Error report of time-outs, restarts, and backward read attempts during imaging; During
the imaging process a bad sector is encountered the program will report this condition and the
steps it has taken to correct and image this sector.
Read sectors with bad ECC; The program has the ability to read all sectors with bad ECC
and recover data from these sectors.
Designed with special algorithm for imaging to prevent further damage the HDD;
Special care and consideration is taken into account when imaging drives with bad sectors or
potential data loss.
Cloning or imaging by selective heads, allows to “depop” bad heads for cloning; drives
with failing heads need to be cloned before the swap out of the MHA to ensure the maximum
level of recovery possible. It is possible to clone the HDD with eliminating the damaged head
during the cloning process. During the imaging process the most reliable data will be added to
the data copy only. During the imaging process the program will build a head map of the
drive depending on the type of drive. You may choose the head which will not be used during
the imaging process. Thus eliminating the potential bad head; from being used during the
reading and cloning process. The program uses a special algorithm program converting LBA
to CHS to clone this drive.
Allows cloning by hot swap method; After the coding list has been written from the donor
drive; to the patient drive; we are able to use the DC to recover data from the HDD. Attach
the donor drive to the DC and power on the unit to read the drive. Once the drive has been
read; power off the DC; and moves the PCB to the patient drive. Power back on the DC and
enter to Sector View. Here we will view the sectors in our data area of the patient drive. To
ensure cloning of the drive using the hot swap method it is recommended to clone using the
shadow disk technology.
The Shadow disk Feature; When the imaging of a damaged disk is not possible but data is
needed from the disk a shadow disk can be created. The shadow disk is divided into three
sections; reserved, index area, and shadow disk data area. The Data Compass console will
establish which LBA is being read for example LBA 1. Thus the data located in this LBA has
formed a shadow in the Shadow disk data area and backup. When reading this data it is only
necessary to read the data from the corresponding area inside the Shadow disk data area.

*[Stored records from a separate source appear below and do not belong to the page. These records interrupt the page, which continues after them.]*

<file path="src/rtl/idm_pkg.sv">
package idm_pkg;
  typedef enum logic [1:0] {
    TGT_LO  = 2'd0,
    TGT_UP  = 2'd1,
    TGT_SFR = 2'd2
  } idm_tgt_e;

  // Target selection: the top address bit picks the half, and the mode picks
  // between upper RAM and SFR space inside the high half.
  function automatic idm_tgt_e idm_target(input logic indirect, input logic high_half);
    if (!high_half) return TGT_LO;
    else if (indirect) return TGT_UP;
    else return TGT_SFR;
  endfunction
endpackage

</file>
<file path="src/rtl/idm_decode.sv">
module idm_decode
  import idm_pkg::*;
(
  input  logic     active,
  input  logic     indirect,
  input  logic     high_half,
  output idm_tgt_e tgt,
  output logic     lo_sel,
  output logic     up_sel,
  output logic     sfr_sel
);
  always_comb begin
    tgt     = idm_target(indirect, high_half);
    lo_sel  = active && (tgt == TGT_LO);
    up_sel  = active && (tgt == TGT_UP);
    sfr_sel = active && (tgt == TGT_SFR);
  end
endmodule

</file>
<file path="src/rtl/idm_ram_bank.sv">
module idm_ram_bank #(
  parameter int DEPTH = 128,
  parameter int DW    = 8,
  localparam int IW   = $clog2(DEPTH)
) (
  input  logic          clk,
  input  logic          en,
  input  logic          we,
  input  logic [IW-1:0] addr,
  input  logic [DW-1:0] wdata,
  output logic [DW-1:0] rdata
);
  logic [DW-1:0] mem [DEPTH];

  // Contents are not reset; the read register updates on reads only.
  always_ff @(posedge clk) begin
    if (en) begin
      if (we) mem[addr] <= wdata;
      else    rdata     <= mem[addr];
    end
  end
endmodule

</file>
<file path="src/rtl/idm_router.sv">
module idm_router
  import idm_pkg::*;
#(
  parameter int AW = 8,
  parameter int DW = 8,
  localparam int HALF = 2 ** (AW - 1),
  localparam int IW   = AW - 1
) (
  input  logic          clk,
  input  logic          rst_n,
  input  logic          req_valid,
  input  logic          req_write,
  input  logic          req_indirect,
  input  logic [AW-1:0] req_addr,
  input  logic [DW-1:0] req_wdata,
  output logic          rsp_valid,
  output logic [DW-1:0] rsp_rdata,
  output logic          rsp_err,
  output logic          sfr_stb,
  output logic          sfr_we,
  output logic [AW-1:0] sfr_addr,
  output logic [DW-1:0] sfr_wdata,
  input  logic [DW-1:0] sfr_rdata,
  input  logic          sfr_hit
);
  // Named internal events
  idm_tgt_e       tgt_now;
  logic           lo_sel, up_sel, sfr_sel;
  logic           req_active;
  logic [DW-1:0]  lo_rdata, up_rdata;
  logic           sfr_miss;

  assign req_active = req_valid && rst_n;

  idm_decode u_dec (
    .active    (req_active),
    .indirect  (req_indirect),
    .high_half (req_addr[AW-1]),
    .tgt       (tgt_now),
    .lo_sel    (lo_sel),
    .up_sel    (up_sel),
    .sfr_sel   (sfr_sel)
  );

  idm_ram_bank #(.DEPTH(HALF), .DW(DW)) u_lo (
    .clk   (clk),
    .en    (lo_sel),
    .we    (req_write),
    .addr  (req_addr[IW-1:0]),
    .wdata (req_wdata),
    .rdata (lo_rdata)
  );

  idm_ram_bank #(.DEPTH(HALF), .DW(DW)) u_up (
    .clk   (clk),
    .en    (up_sel),
    .we    (req_write),
    .addr  (req_addr[IW-1:0]),
    .wdata (req_wdata),
    .rdata (up_rdata)
  );

  assign sfr_stb   = sfr_sel;
  assign sfr_we    = req_write;
  assign sfr_addr  = req_addr;
  assign sfr_wdata = req_wdata;
  assign sfr_miss  = sfr_sel && !sfr_hit;

  // Response stage
  logic          rv_q, wr_q, err_q;
  idm_tgt_e      tgt_q;
  logic [DW-1:0] sfr_q;

  always_ff @(posedge clk or negedge rst_n) begin
    if (!rst_n) begin
      rv_q  <= 1'b0;
      wr_q  <= 1'b0;
      err_q <= 1'b0;
      tgt_q <= TGT_LO;
      sfr_q <= '0;
    end else begin
      rv_q <= req_valid;
      if (req_valid) begin
        tgt_q <= tgt_now;
        wr_q  <= req_write;
        err_q <= sfr_miss;
        if (sfr_sel && !req_write) sfr_q <= sfr_rdata;
      end
    end
  end

  always_comb begin
    rsp_valid = rv_q;
    rsp_err   = rv_q && err_q;
    rsp_rdata = '0;
    if (rv_q && !wr_q && !err_q) begin
      unique case (tgt_q)
        TGT_LO:  rsp_rdata = lo_rdata;
        TGT_UP:  rsp_rdata = up_rdata;
        default: rsp_rdata = sfr_q;
      endcase
    end
  end
endmodule

</file>
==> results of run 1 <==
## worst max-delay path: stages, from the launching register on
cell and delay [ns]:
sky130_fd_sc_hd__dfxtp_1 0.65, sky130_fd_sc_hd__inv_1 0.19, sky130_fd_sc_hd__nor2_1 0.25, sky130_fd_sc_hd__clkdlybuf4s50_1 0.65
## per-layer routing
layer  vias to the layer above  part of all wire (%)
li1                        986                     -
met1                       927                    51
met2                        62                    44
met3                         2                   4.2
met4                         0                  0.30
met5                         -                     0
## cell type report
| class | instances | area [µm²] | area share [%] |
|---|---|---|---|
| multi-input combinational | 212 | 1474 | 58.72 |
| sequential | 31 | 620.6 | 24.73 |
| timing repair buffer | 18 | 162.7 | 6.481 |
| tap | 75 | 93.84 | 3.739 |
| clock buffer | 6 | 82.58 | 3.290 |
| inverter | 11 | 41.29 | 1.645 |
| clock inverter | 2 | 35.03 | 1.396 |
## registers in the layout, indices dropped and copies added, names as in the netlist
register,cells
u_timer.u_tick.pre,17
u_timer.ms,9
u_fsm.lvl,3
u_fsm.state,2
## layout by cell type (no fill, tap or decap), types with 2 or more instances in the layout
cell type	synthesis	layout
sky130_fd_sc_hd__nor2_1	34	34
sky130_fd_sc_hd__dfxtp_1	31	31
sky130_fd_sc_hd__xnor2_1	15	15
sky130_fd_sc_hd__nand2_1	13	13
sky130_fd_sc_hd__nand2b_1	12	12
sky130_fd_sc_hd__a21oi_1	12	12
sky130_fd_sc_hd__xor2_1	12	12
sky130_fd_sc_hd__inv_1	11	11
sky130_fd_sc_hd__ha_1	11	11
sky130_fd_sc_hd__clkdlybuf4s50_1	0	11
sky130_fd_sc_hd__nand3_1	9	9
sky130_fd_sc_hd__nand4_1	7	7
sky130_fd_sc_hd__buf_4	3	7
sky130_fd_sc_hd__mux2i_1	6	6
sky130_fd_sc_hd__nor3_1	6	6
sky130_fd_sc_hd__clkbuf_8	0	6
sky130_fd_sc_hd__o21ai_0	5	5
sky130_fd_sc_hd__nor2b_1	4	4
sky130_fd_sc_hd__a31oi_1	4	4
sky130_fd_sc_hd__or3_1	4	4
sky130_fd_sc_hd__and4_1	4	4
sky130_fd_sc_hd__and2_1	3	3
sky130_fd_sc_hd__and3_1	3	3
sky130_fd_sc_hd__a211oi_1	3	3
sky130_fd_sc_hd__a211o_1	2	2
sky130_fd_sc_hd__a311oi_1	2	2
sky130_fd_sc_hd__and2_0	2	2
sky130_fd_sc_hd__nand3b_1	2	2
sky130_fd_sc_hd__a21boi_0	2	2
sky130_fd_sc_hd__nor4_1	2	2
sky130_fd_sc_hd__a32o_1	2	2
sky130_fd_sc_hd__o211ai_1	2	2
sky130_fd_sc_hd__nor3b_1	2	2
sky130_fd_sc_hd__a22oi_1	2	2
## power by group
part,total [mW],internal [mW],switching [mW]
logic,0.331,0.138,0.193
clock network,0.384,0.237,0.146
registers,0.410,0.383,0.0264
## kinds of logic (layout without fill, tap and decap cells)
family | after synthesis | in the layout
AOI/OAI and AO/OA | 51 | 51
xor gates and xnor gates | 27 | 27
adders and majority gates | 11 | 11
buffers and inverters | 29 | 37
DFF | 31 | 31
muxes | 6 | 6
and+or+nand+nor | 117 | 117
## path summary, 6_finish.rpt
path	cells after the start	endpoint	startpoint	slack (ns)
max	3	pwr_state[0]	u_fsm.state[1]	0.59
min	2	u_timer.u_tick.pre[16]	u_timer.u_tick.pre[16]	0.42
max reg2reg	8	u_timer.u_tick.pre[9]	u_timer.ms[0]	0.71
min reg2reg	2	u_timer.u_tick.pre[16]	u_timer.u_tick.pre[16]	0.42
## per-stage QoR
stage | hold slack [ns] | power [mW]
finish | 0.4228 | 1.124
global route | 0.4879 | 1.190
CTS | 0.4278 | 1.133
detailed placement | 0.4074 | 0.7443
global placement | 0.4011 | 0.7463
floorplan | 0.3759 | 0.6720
$ cat src/rtl/seg_dec_pkg.sv
package seg_dec_pkg;

    typedef enum logic [1:0] {
        MODE_KERNEL = 2'b00,
        MODE_SUPER  = 2'b01,
        MODE_USER   = 2'b10,
        MODE_KALT   = 2'b11
    } priv_e;

    typedef enum logic [1:0] {
        TLBR_HIT     = 2'd0,
        TLBR_NOMATCH = 2'd1,
        TLBR_INVALID = 2'd2,
        TLBR_CLEAN   = 2'd3
    } tlbres_e;

    typedef enum logic [2:0] {
        WIN_USER,
        WIN_KDIRECT_A,
        WIN_KDIRECT_B,
        WIN_SUPER,
        WIN_KMAPPED
    } window_e;

    typedef enum logic [1:0] {
        ROUTE_TLB,
        ROUTE_FIXED,
        ROUTE_REJECT
    } route_e;

    localparam int EXC_W = 5;

    localparam logic [EXC_W-1:0] EXC_NONE       = 5'd0;
    localparam logic [EXC_W-1:0] EXC_TLB_MOD    = 5'd1;
    localparam logic [EXC_W-1:0] EXC_TLB_LOAD   = 5'd2;
    localparam logic [EXC_W-1:0] EXC_TLB_STORE  = 5'd3;
    localparam logic [EXC_W-1:0] EXC_ADDR_LOAD  = 5'd4;
    localparam logic [EXC_W-1:0] EXC_ADDR_STORE = 5'd5;

endpackage
`src/rtl/cl37_pkg.sv`:
```
package cl37_pkg;
   typedef enum logic [2:0] {
      ST_DIS   = 3'd0,
      ST_BREAK = 3'd1,
      ST_ABIL  = 3'd2,
      ST_ACK   = 3'd3,
      ST_DONE  = 3'd4
   } an_state_t;

   localparam int CFG_W      = 16;
   localparam int ACK_B      = 14;
   localparam int CTL_SRST_B = 15;
   localparam int CTL_SPD1_B = 13;
   localparam int CTL_EN_B   = 12;
   localparam int CTL_RSTRT_B = 9;
   localparam int CTL_DPX_B  = 8;
   localparam int CTL_SPD0_B = 6;
   localparam int ADV_FD_B   = 5;
endpackage

```
`src/rtl/cl37_timer.sv`:
```
module cl37_timer #(
   parameter int TW = 8
) (
   input  logic          clk,
   input  logic          rst_n,
   input  logic          clr,
   input  logic          run,
   input  logic [TW-1:0] limit,
   output logic          done
);
   logic [TW-1:0] cnt_q;

   assign done = (cnt_q >= limit);

   always_ff @(posedge clk or negedge rst_n) begin
      if (!rst_n)
         cnt_q <= '0;
      else if (clr)
         cnt_q <= '0;
      else if (run && !done)
         cnt_q <= cnt_q + 1'b1;
   end
endmodule

```
`src/rtl/cl37_page_match.sv`:
```
module cl37_page_match #(
   parameter int W     = 16,
   parameter int ACK_B = 14,
   parameter int N     = 3
) (
   input  logic         clk,
   input  logic         rst_n,
   input  logic         clr,
   input  logic         rearm,
   input  logic         vld,
   input  logic [W-1:0] word,
   input  logic         ack_req,
   output logic         hit,
   output logic [W-1:0] page
);
   localparam int CW = $clog2(N + 1);
   localparam logic [W-1:0] ACK_MASK = ~(W'(1) << ACK_B);

   logic [W-1:0]  prev_q;
   logic [CW-1:0] cnt_q;
   logic [W-1:0]  masked;
   logic          ack_ok;

   assign masked = word & ACK_MASK;
   assign ack_ok = !ack_req || word[ACK_B];
   assign hit    = (cnt_q == CW'(N));
   assign page   = prev_q;

   always_ff @(posedge clk or negedge rst_n) begin
      if (!rst_n) begin
         prev_q <= '0;
         cnt_q  <= '0;
      end else if (clr) begin
         prev_q <= '0;
         cnt_q  <= '0;
      end else if (rearm) begin
         cnt_q  <= '0;
      end else if (vld) begin
         if (masked == '0) begin
            prev_q <= '0;
            cnt_q  <= '0;
         end else if (masked == prev_q) begin
            if (ack_ok && !hit)
               cnt_q <= cnt_q + 1'b1;
         end else begin
            prev_q <= masked;
            cnt_q  <= ack_ok ? CW'(1) : '0;
         end
      end
   end
endmodule

```
`src/rtl/cl37_tx_word.sv`:
```
module cl37_tx_word #(
   parameter int  W       = 16,
   parameter int  ACK_B   = 14,
   parameter bit  SB_PINS = 1'b1
) (
   input  logic         sgmii_en,
   input  logic         phy_side,
   input  logic         pin_src,
   input  logic         send,
   input  logic         ack,
   input  logic [W-1:0] adv,
   input  logic         reg_link,
   input  logic         reg_fdx,
   input  logic [1:0]   reg_spd,
   input  logic         pin_link,
   input  logic         pin_fdx,
   input  logic [1:0]   pin_spd,
   output logic [W-1:0] word
);
   logic       use_pin;
   logic       f_link;
   logic       f_fdx;
   logic [1:0] f_spd;
   logic [W-1:0] x_word;
   logic [W-1:0] mac_word;
   logic [W-1:0] phy_word;

   generate
      if (SB_PINS) begin : g_pins
         assign use_pin = pin_src;
      end else begin : g_nopins
         assign use_pin = 1'b0;
      end
   endgenerate

   assign f_link = use_pin ? pin_link : reg_link;
   assign f_fdx  = use_pin ? pin_fdx  : reg_fdx;
   assign f_spd  = use_pin ? pin_spd  : reg_spd;

   always_comb begin
      x_word        = adv;
      x_word[ACK_B] = ack;
      mac_word      = '0;
      mac_word[ACK_B] = 1'b1;
      mac_word[0]   = 1'b1;
      phy_word      = '0;
      phy_word[15]  = f_link;
      phy_word[ACK_B] = 1'b1;
      phy_word[12]  = f_fdx;
      phy_word[11:10] = f_spd;
      phy_word[0]   = 1'b1;
      if (!send)
         word = '0;
      else if (!sgmii_en)
         word = x_word;
      else if (phy_side)
         word = phy_word;
      else
         word = mac_word;
   end
endmodule

```
`src/rtl/an37_seq.sv`:
```
module an37_seq #(
   parameter bit AN_EN_RST  = 1'b1,
   parameter int BRK_X_CYC  = 1250000,
   parameter int BRK_S_CYC  = 200000,
   parameter int SYNC_X_CYC = 1250000,
   parameter int SYNC_S_CYC = 200000,
   parameter int MATCH_N    = 3,
   parameter bit SB_PINS    = 1'b1,
   parameter bit IRQ_FLOP   = 1'b0
) (
   input  logic        clk,
   input  logic        rst_n,
   input  logic        sgmii_en,
   input  logic        phy_side,
   input  logic        pin_src,
   input  logic        ctrl_wr,
   input  logic [15:0] ctrl_wdata,
   output logic [15:0] ctrl_q,
   input  logic [15:0] adv_word,
   input  logic        anc_link,
   input  logic        anc_irq_en,
   input  logic        sb_link,
   input  logic        sb_fdx,
   input  logic [1:0]  sb_speed,
   input  logic [15:0] rx_cfg,
   input  logic        rx_cfg_vld,
   input  logic        rx_sync,
   input  logic        rx_err,
   input  logic        sts_clr,
   output logic [15:0] tx_cfg,
   output logic        an_done,
   output logic        an_irq,
   output logic [15:0] lp_page,
   output logic        lp_fdx,
   output logic [1:0]  lp_speed,
   output logic        res_fdx
);
   import cl37_pkg::*;

   localparam int BRK_MAX  = (BRK_X_CYC > BRK_S_CYC) ? BRK_X_CYC : BRK_S_CYC;
   localparam int SYN_MAX  = (SYNC_X_CYC > SYNC_S_CYC) ? SYNC_X_CYC : SYNC_S_CYC;
   localparam int TMAX     = (BRK_MAX > SYN_MAX) ? BRK_MAX : SYN_MAX;
   localparam int TW       = $clog2(TMAX + 1);
   localparam logic [15:0] CTRL_RST = 16'h0140 | (AN_EN_RST ? 16'h1000 : 16'h0000);
   localparam logic [15:0] CTRL_RO0 = (16'(1) << CTL_SRST_B) | (16'(1) << CTL_RSTRT_B);
   localparam logic [15:0] ACK_MASK = ~(16'(1) << ACK_B);

   generate
      if (MATCH_N < 2) begin : g_bad_match
         $error("MATCH_N must be at least 2");
      end
      if (BRK_X_CYC < 1 || BRK_S_CYC < 1 || SYNC_X_CYC < 1 || SYNC_S_CYC < 1) begin : g_bad_tmr
         $error("timer limits must be at least 1");
      end
   endgenerate

   an_state_t   state_q, state_d;
   logic        an_en;
   logic        soft_w, rstrt_w, restart, brk_enter;
   logic        brk_done, sync_to, m_hit;
   logic [15:0] m_page;
   logic [TW-1:0] brk_lim, sync_lim;
   logic        rx_active, partner_new;
   logic        done_q, lp_fdx_q, fdx_q;
   logic [1:0]  lp_spd_q;
   logic [15:0] lp_page_q;

   // control register
   assign soft_w  = ctrl_wr && ctrl_wdata[CTL_SRST_B];
   assign rstrt_w = ctrl_wr && !ctrl_wdata[CTL_SRST_B] && ctrl_wdata[CTL_RSTRT_B];

   always_ff @(posedge clk or negedge rst_n) begin
      if (!rst_n)
         ctrl_q <= CTRL_RST;
      else if (soft_w)
         ctrl_q <= CTRL_RST;
      else if (ctrl_wr)
         ctrl_q <= ctrl_wdata & ~CTRL_RO0;
   end

   assign an_en = ctrl_q[CTL_EN_B];

   // timers
   assign brk_lim  = sgmii_en ? TW'(BRK_S_CYC)  : TW'(BRK_X_CYC);
   assign sync_lim = sgmii_en ? TW'(SYNC_S_CYC) : TW'(SYNC_X_CYC);

   cl37_timer #(.TW(TW)) u_brk_tmr (
      .clk   (clk),
      .rst_n (rst_n),
      .clr   (brk_enter),
      .run   (state_q == ST_BREAK),
      .limit (brk_lim),
      .done  (brk_done)
   );

   cl37_timer #(.TW(TW)) u_sync_tmr (
      .clk   (clk),
      .rst_n (rst_n),
      .clr   (rx_sync || (state_q == ST_DIS) || sync_to),
      .run   (1'b1),
      .limit (sync_lim),
      .done  (sync_to)
   );

   // base page matcher
   cl37_page_match #(.W(CFG_W), .ACK_B(ACK_B), .N(MATCH_N)) u_match (
      .clk     (clk),
      .rst_n   (rst_n),
      .clr     ((state_q == ST_DIS) || (state_q == ST_BREAK)),
      .rearm   ((state_q == ST_ABIL) && m_hit),
      .vld     (rx_cfg_vld && ((state_q == ST_ABIL) || (state_q == ST_ACK))),
      .word    (rx_cfg),
      .ack_req (state_q == ST_ACK),
      .hit     (m_hit),
      .page    (m_page)
   );

   // restart sources
   assign rx_active   = (state_q == ST_ABIL) || (state_q == ST_ACK) || (state_q == ST_DONE);
   assign partner_new = (state_q == ST_DONE) && rx_cfg_vld && ((rx_cfg & ACK_MASK) != lp_page_q);
   assign restart     = soft_w || rstrt_w || sync_to || (rx_err && rx_active) || partner_new;

   always_comb begin
      state_d = state_q;
      if (!an_en)
         state_d = ST_DIS;
      else if (restart)
         state_d = ST_BREAK;
      else begin
         case (state_q)
            ST_DIS:   state_d = ST_BREAK;
            ST_BREAK: if (brk_done) state_d = ST_ABIL;
            ST_ABIL:  if (m_hit)    state_d = ST_ACK;
            ST_ACK:   if (m_hit)    state_d = ST_DONE;
            ST_DONE:  state_d = ST_DONE;
            default:  state_d = ST_DIS;
         endcase
      end
   end

   assign brk_enter = (state_d == ST_BREAK) && ((state_q != ST_BREAK) || restart);

   always_ff @(posedge clk or negedge rst_n) begin
      if (!rst_n)
         state_q <= AN_EN_RST ? ST_BREAK : ST_DIS;
      else
         state_q <= state_d;
   end

   // completion capture and status
   always_ff @(posedge clk or negedge rst_n) begin
      if (!rst_n) begin
         done_q    <= 1'b0;
         lp_page_q <= '0;
         lp_fdx_q  <= 1'b0;
         lp_spd_q  <= '0;
         fdx_q     <= 1'b0;
      end else if ((state_q == ST_ACK) && (state_d == ST_DONE)) begin
         done_q    <= 1'b1;
         lp_page_q <= m_page;
         lp_fdx_q  <= sgmii_en ? m_page[12] : 1'b0;
         lp_spd_q  <= sgmii_en ? m_page[11:10] : 2'b00;
         fdx_q     <= sgmii_en ? m_page[12] : m_page[ADV_FD_B];
      end else if (sts_clr) begin
         done_q    <= 1'b0;
      end
   end

   generate
      if (IRQ_FLOP) begin : g_irq_ff
         logic irq_q;
         always_ff @(posedge clk or negedge rst_n) begin
            if (!rst_n) irq_q <= 1'b0;
            else        irq_q <= done_q && anc_irq_en;
         end
         assign an_irq = irq_q;
      end else begin : g_irq_comb
         assign an_irq = done_q && anc_irq_en;
      end
   endgenerate

   assign an_done  = done_q;
   assign lp_page  = lp_page_q;
   assign lp_fdx   = lp_fdx_q;
   assign lp_speed = lp_spd_q;
   assign res_fdx  = an_en ? fdx_q : ctrl_q[CTL_DPX_B];

   // transmit word
   cl37_tx_word #(.W(CFG_W), .ACK_B(ACK_B), .SB_PINS(SB_PINS)) u_txw (
      .sgmii_en (sgmii_en),
      .phy_side (phy_side),
      .pin_src  (pin_src),
      .send     (rx_active),
      .ack      ((state_q == ST_ACK) || (state_q == ST_DONE)),
      .adv      (adv_word),
      .reg_link (anc_link),
      .reg_fdx  (adv_word[ADV_FD_B]),
      .reg_spd  ({ctrl_q[CTL_SPD0_B], ctrl_q[CTL_SPD1_B]}),
      .pin_link (sb_link),
      .pin_fdx  (sb_fdx),
      .pin_spd  (sb_speed),
      .word     (tx_cfg)
   );
endmodule

```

There is no need to read again the data from the source drive thus reducing the read time to
the source disk and protecting the data stored on this drive. If the LBA is 0 it indicates that the
LBA has not found the corresponding LBA in the Shadow disk data area and data from this
LBA will need to be read again from the source drive.
Emulate SA on Hitachi HDD to directly access the data area; Seriously bad sectors in the
SA can hinder the drive from being cloned. The DC has a special Hitachi SA analog
technology which can access the SA by uploading built in resources files. With the SA
Analog technology it is possible to have access to the SA and retrieve data from the drive.
Together with the Shadow disk technology and the SA Analog technology we are able to
retrieve data from a drive with sever bad sectors in the SA.
The features of the DC are unique and allow for recovery of a failing drive. Special programs
and features designed inside the DC allow for easy imaging and recovery using one device. I
find that the DC is a very unique tool in the recovery process and has benefited me in
recovery of hard drives. The features of the DC are very beneficial in the second stage of the
recovery process. This device has saved time, recovered more failing drives, and has more
features than other imagers on the market today.